Definition:All risks insurance
🛡️ All risks insurance is a form of property insurance — and in some contexts, marine or inland marine coverage — that indemnifies the insured against loss or damage from any cause not specifically excluded in the policy. Unlike named-peril policies, which enumerate each covered event (fire, windstorm, theft, etc.), an all risks policy shifts the burden of proof: the insured need only demonstrate that a covered loss occurred, while the insurer must point to a specific exclusion to deny the claim. This structure has made all risks coverage the preferred form for commercial property programs globally, particularly for large and complex risks where the universe of potential loss scenarios is difficult to enumerate exhaustively.
🔍 In practice, "all risks" does not mean "every risk." Policies invariably contain exclusion schedules that carve out losses arising from war, nuclear events, wear and tear, inherent vice, governmental action, and — increasingly — cyber perils and pandemic-related interruptions. The scope of coverage therefore depends heavily on the drafting of exclusions, and much of the negotiation between brokers and underwriters centers on narrowing or broadening these carve-outs. Across jurisdictions, the terminology varies: the London market has largely adopted the phrase "all risks of physical loss or damage" in its standard wordings, while U.S. commercial property forms may use equivalent language such as "special form" or "open perils." Under marine cargo placements, all risks coverage has been standard for decades, governed by Institute Cargo Clauses (A) in the London market and analogous wordings elsewhere.

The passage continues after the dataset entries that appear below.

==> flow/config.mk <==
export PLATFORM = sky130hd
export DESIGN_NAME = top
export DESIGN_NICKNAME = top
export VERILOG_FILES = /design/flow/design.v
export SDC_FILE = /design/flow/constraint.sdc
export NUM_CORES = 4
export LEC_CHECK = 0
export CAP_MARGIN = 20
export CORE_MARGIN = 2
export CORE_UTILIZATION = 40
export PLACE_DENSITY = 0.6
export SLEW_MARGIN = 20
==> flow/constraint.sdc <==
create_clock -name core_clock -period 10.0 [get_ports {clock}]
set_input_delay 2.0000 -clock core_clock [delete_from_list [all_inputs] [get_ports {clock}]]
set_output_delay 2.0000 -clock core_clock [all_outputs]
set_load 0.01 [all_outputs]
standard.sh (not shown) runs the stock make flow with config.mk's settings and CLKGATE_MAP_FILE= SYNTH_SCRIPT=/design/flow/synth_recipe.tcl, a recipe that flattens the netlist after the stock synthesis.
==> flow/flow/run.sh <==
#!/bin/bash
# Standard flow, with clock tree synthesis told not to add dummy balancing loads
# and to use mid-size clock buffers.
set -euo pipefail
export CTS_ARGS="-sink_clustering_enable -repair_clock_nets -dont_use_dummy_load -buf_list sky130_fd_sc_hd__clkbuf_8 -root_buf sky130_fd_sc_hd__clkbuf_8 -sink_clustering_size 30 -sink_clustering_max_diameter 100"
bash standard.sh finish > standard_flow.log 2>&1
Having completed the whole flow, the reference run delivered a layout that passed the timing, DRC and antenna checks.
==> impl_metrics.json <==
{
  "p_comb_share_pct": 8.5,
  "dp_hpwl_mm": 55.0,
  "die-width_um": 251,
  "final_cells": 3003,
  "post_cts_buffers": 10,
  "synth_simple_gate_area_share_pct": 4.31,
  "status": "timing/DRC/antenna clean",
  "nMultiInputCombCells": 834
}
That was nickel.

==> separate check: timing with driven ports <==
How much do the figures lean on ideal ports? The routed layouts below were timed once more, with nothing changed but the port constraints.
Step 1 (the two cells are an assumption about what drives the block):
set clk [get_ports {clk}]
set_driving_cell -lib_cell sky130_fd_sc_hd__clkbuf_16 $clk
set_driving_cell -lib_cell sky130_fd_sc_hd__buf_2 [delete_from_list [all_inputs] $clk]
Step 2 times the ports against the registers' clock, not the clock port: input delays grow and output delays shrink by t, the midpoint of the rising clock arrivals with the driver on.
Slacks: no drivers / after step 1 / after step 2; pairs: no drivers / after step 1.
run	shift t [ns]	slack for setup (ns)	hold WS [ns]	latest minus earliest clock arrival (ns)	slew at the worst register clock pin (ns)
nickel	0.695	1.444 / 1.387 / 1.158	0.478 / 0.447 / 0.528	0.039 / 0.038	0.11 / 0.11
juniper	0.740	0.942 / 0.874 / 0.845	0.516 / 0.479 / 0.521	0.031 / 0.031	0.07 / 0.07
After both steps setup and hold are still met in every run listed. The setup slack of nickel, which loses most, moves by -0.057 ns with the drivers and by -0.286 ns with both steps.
What follows belongs to an exercise in optimizing a design on an open flow for small area and a short achievable clock period; a production flow would make more cautious choices.
Only simulation tests tie the RTL to the original design; equivalence was not proved.
No driver is modelled on the clock port, so clocking that relies on it looks cheaper here than on a real chip.
Power is estimated from default activity; no workload was simulated.

## build 27
==> flow/design.v (excerpt) <==
module keyed_permutation #(
    parameter UNIT_WIDTH = 1
    )(
    input wire i_clk,
    input wire [16*UNIT_WIDTH-1:0] i_dat,
    input wire [16*INDEX_WIDTH-1:0] i_key,
    input wire i_inverse,
    output reg [16*UNIT_WIDTH-1:0] o_dat
    );
Size: ~770 cells after synthesis, about 65 flip-flops, roughly 98 I/O pins.
Settings: LEC_CHECK=0, ABC_AREA=1, CAP_MARGIN=20, CORE_MARGIN=2, CORE_UTILIZATION=65, SLEW_MARGIN=20, SYNTH_HIERARCHICAL=1, SYNTH_MINIMUM_KEEP_SIZE=0; clock period 300.0 ns.
standard.sh (not shown) runs the stock make flow with config.mk's settings and CLKGATE_MAP_FILE= SYNTH_SCRIPT=/design/flow/synth_recipe.tcl, a recipe that flattens the netlist after the stock synthesis.
==> flow/flow/run.sh <==
#!/bin/bash
# Layout flow: the standard ORFS flow, with these changes:
#  - synthesis maps with an area-oriented ABC script (flow/abc_map.script)
#  - ports are buffered with the smallest buffer (sky130_fd_sc_hd__buf_1)
#  - the clock tree is built from clkbuf_8 cells, without dummy loads
#  - after clock tree synthesis, input pins are swapped for speed (flow/post_cts.tcl)
# Each tool's output goes to a log file of its own in this folder.
set -euo pipefail
W=$PWD
F=$W/flow
# synthesis script: the standard flow's, with every abc call using our ABC script
{
  echo 'proc abc {args} {'
  echo '  set i [lsearch -exact $args -script]'
  echo "  if {\$i >= 0} { lset args [expr {\$i + 1}] $F/abc_map.script }"
  echo '  yosys abc {*}$args'
  echo '}'
  cat $W/synth_recipe.tcl
} > $W/flow_synth.tcl
# the make command of standard.sh, with our synthesis script
MK=$(grep -m1 '^make ' $W/standard.sh | sed "s|SYNTH_SCRIPT=[^ ]*|SYNTH_SCRIPT=$W/flow_synth.tcl|; s|\"\${@:-finish}\"||")
export BUFFER_PORTS_ARGS="-buffer_cell sky130_fd_sc_hd__buf_1"
export POST_CTS_TCL="$F/post_cts.tcl"
export CTS_ARGS="-sink_clustering_enable -repair_clock_nets -dont_use_dummy_load -buf_list sky130_fd_sc_hd__clkbuf_8 -sink_clustering_size 12 -sink_clustering_max_diameter 50"
eval "$MK finish" > $W/flow_make.log 2>&1
R=$(echo "$MK" | sed -E 's|.*WORK_HOME=([^ ]*).*|\1|')/results/$FLOW_PLATFORM/keyed_permutation/base
: # left out here: write the final layout as DEF
==> flow/flow/abc_map.script <==
strash
&get -n
&deepsyn -T 5
&put
dch
amap -m
topo
==> flow/flow/post_cts.tcl <==
# Sourced by ORFS's cts.tcl after clock tree synthesis (POST_CTS_TCL).
# Swap the commutative input pins of cells so that late signals use the
# faster pins. The margin only makes every path a candidate for the swaps;
# no cell is added, removed or resized.
estimate_parasitics -placement
repair_timing -setup -setup_margin 240 -sequence swap,buffer \
  -skip_gate_cloning -skip_size_down -skip_buffer_removal \
  -skip_last_gasp -skip_vt_swap -skip_crit_vt_swap -verbose
report_design_area
report_worst_slack -max
Build 27 | ERROR | global routing (5_1_grt)
Input changes introduced in build 71 (baseline for comparison: build 27):
diff --git a/flow/flow/post_cts.tcl b/flow/flow/post_cts.tcl
--- a/flow/flow/post_cts.tcl
+++ b/flow/flow/post_cts.tcl
@@ -4,6 +4,6 @@
 # no cell is added, removed or resized.
 estimate_parasitics -placement
-repair_timing -setup -setup_margin 240 -sequence swap,buffer \
-  -skip_gate_cloning -skip_size_down -skip_buffer_removal \
+repair_timing -setup -setup_margin 240 -sequence swap \
+  -skip_gate_cloning -skip_size_down -skip_buffering -skip_buffer_removal \
   -skip_last_gasp -skip_vt_swap -skip_crit_vt_swap -verbose
 report_design_area
Findings:
- Between build 71 and build 27, the cell area after synthesis figures differ only marginally.
- Re synthesized netlist cell count: no difference whatsoever between build 27 and build 71.
- Comparing build 27 against build 71, there is no change at all in area fraction in compound gates after synthesis.
- Summary of build 27 and build 71: one run falls short of a clean finish, namely build 27.
Background: an optimization exercise with open tools, aiming at small area. Do not read the settings as production practice. The RTL was checked by simulation tests, not by an equivalence proof against the original design. The clock port is modelled as an ideal driver; clocking choices that lean on that would not hold on a real chip. No activity file was given, so power comes from the tool's default toggle rates.

== run 1 ==
// kgp_risc
module kgp_risc( input wire clk, input wire rst,
	output wire [31:0] imem_addr, input wire [31:0] imem_data,
	output wire [9:0] dmem_addr, output wire [31:0] dmem_wdata, output wire dmem_we, output wire dmem_re, input wire [31:0] dmem_rdata );
Size: roughly 140 I/O pins, ~61000 µm² of cells after synthesis.
export LEC_CHECK = 0
export CAP_MARGIN = 20
export CORE_MARGIN = 2
export CORE_UTILIZATION = 50
export CTS_CLUSTER_DIAMETER = 100
export CTS_CLUSTER_SIZE = 30
export PLACE_DENSITY = 0.65
export SLEW_MARGIN = 20
export SYNTH_HIERARCHICAL = 1
export SYNTH_MINIMUM_KEEP_SIZE = 0
create_clock -name core_clock -period 25.0 [get_ports {clk}]
standard.sh (not shown) runs the stock make flow with config.mk's settings and CLKGATE_MAP_FILE= SYNTH_SCRIPT=/design/flow/synth_recipe.tcl, a recipe that flattens the netlist after the stock synthesis.
==> flow/flow/run.sh <==
#!/bin/bash
# Own layout flow: the standard ORFS flow (standard.sh, unchanged synthesis), with
#  - port buffers of the smallest buffer cell (every port still gets its own buffer),
#  - an area-recovery pass after CTS (repair_timing -recover_power: downsizes cells that
#    have setup slack to spare), followed by the standard legalisation and checks.
# Each tool's output goes to a log file in this folder and ORFS's own logs under orfs/logs.
set -euo pipefail
W=$PWD
bash standard.sh \
  "BUFFER_PORTS_ARGS=-buffer_cell sky130_fd_sc_hd__buf_1" \
  "POST_CTS_TCL=$W/flow/recover.tcl" \
  finish > "$W/standard_finish.log" 2>&1
==> flow/flow/recover.tcl <==
# Area recovery after CTS: downsize cells on paths with setup slack to spare,
# keeping a margin for routing; then legalise the placement again.
log_cmd estimate_parasitics -placement
log_cmd repair_timing -recover_power 100 -setup_margin 2.0
log_cmd repair_timing -setup -hold
set result [catch { detailed_placement } msg]
if { $result != 0 } {
  error "Detailed placement failed after area recovery: $msg"
}
check_placement -verbose
report_design_area
Run 1 completed every stage of the flow, and the final layout passed the timing, DRC and antenna checks.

💡 The all risks approach carries profound implications for both claims handling and reserving. Because the policy covers losses unless excluded, disputes frequently turn on whether a particular exclusion applies — making policy wording precision and judicial interpretation critical. Courts in common law jurisdictions such as the United States, England, Australia, and Hong Kong have developed substantial case law around all risks coverage, and divergent judicial interpretations of the same exclusion language can create materially different outcomes depending on the governing law. For insurers, the breadth of all risks coverage demands careful risk assessment, disciplined exclusion drafting, and robust aggregate monitoring, since unforeseen loss types can emerge that were not contemplated at the time of underwriting. The COVID-19 pandemic starkly illustrated this dynamic, as business interruption claims under all risks policies generated global litigation over whether virus-related closures constituted physical loss or damage.